Problem requirements: Would you write out, word for word, each line of the records below from the top through the one holding "localparam logic [3:0] OFF_NOISE"?

[Saved entries]
--- src/rtl/ecc_ctrl_pkg.sv ---
// Purpose : shared types and register offsets for the APB register-file controller.
// Latency : n/a (types and constants only).
// Backpressure: n/a.
// Contents: rf_acc_t (register_file Rd_Wr_Id), OFF_* word offsets, op_state_t (op FSM).
package ecc_ctrl_pkg;

  // Encoding matches the register_file Rd_Wr_Id input.
  typedef enum logic [1:0] {
    RF_READ  = 2'd0,
    RF_WRITE = 2'd1,
    RF_IDLE  = 2'd2
  } rf_acc_t;

  localparam logic [3:0] OFF_CTRL     = 4'd0;
  localparam logic [3:0] OFF_DATA_IN  = 4'd1;
  localparam logic [3:0] OFF_CW_WIDTH = 4'd2;
  localparam logic [3:0] OFF_NOISE    = 4'd3;

  typedef enum logic [1:0] {
    OP_IDLE   = 2'd0,
    OP_LAUNCH = 2'd1,
    OP_BUSY   = 2'd2
  } op_state_t;

endpackage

Solution to the problem:
--- src/rtl/ecc_ctrl_pkg.sv ---
// Purpose : shared types and register offsets for the APB register-file controller.
// Latency : n/a (types and constants only).
// Backpressure: n/a.
// Contents: rf_acc_t (register_file Rd_Wr_Id), OFF_* word offsets, op_state_t (op FSM).
package ecc_ctrl_pkg;

  // Encoding matches the register_file Rd_Wr_Id input.
  typedef enum logic [1:0] {
    RF_READ  = 2'd0,
    RF_WRITE = 2'd1,
    RF_IDLE  = 2'd2
  } rf_acc_t;

  localparam logic [3:0] OFF_CTRL     = 4'd0;
  localparam logic [3:0] OFF_DATA_IN  = 4'd1;
  localparam logic [3:0] OFF_CW_WIDTH = 4'd2;
  localparam logic [3:0] OFF_NOISE    = 4'd3;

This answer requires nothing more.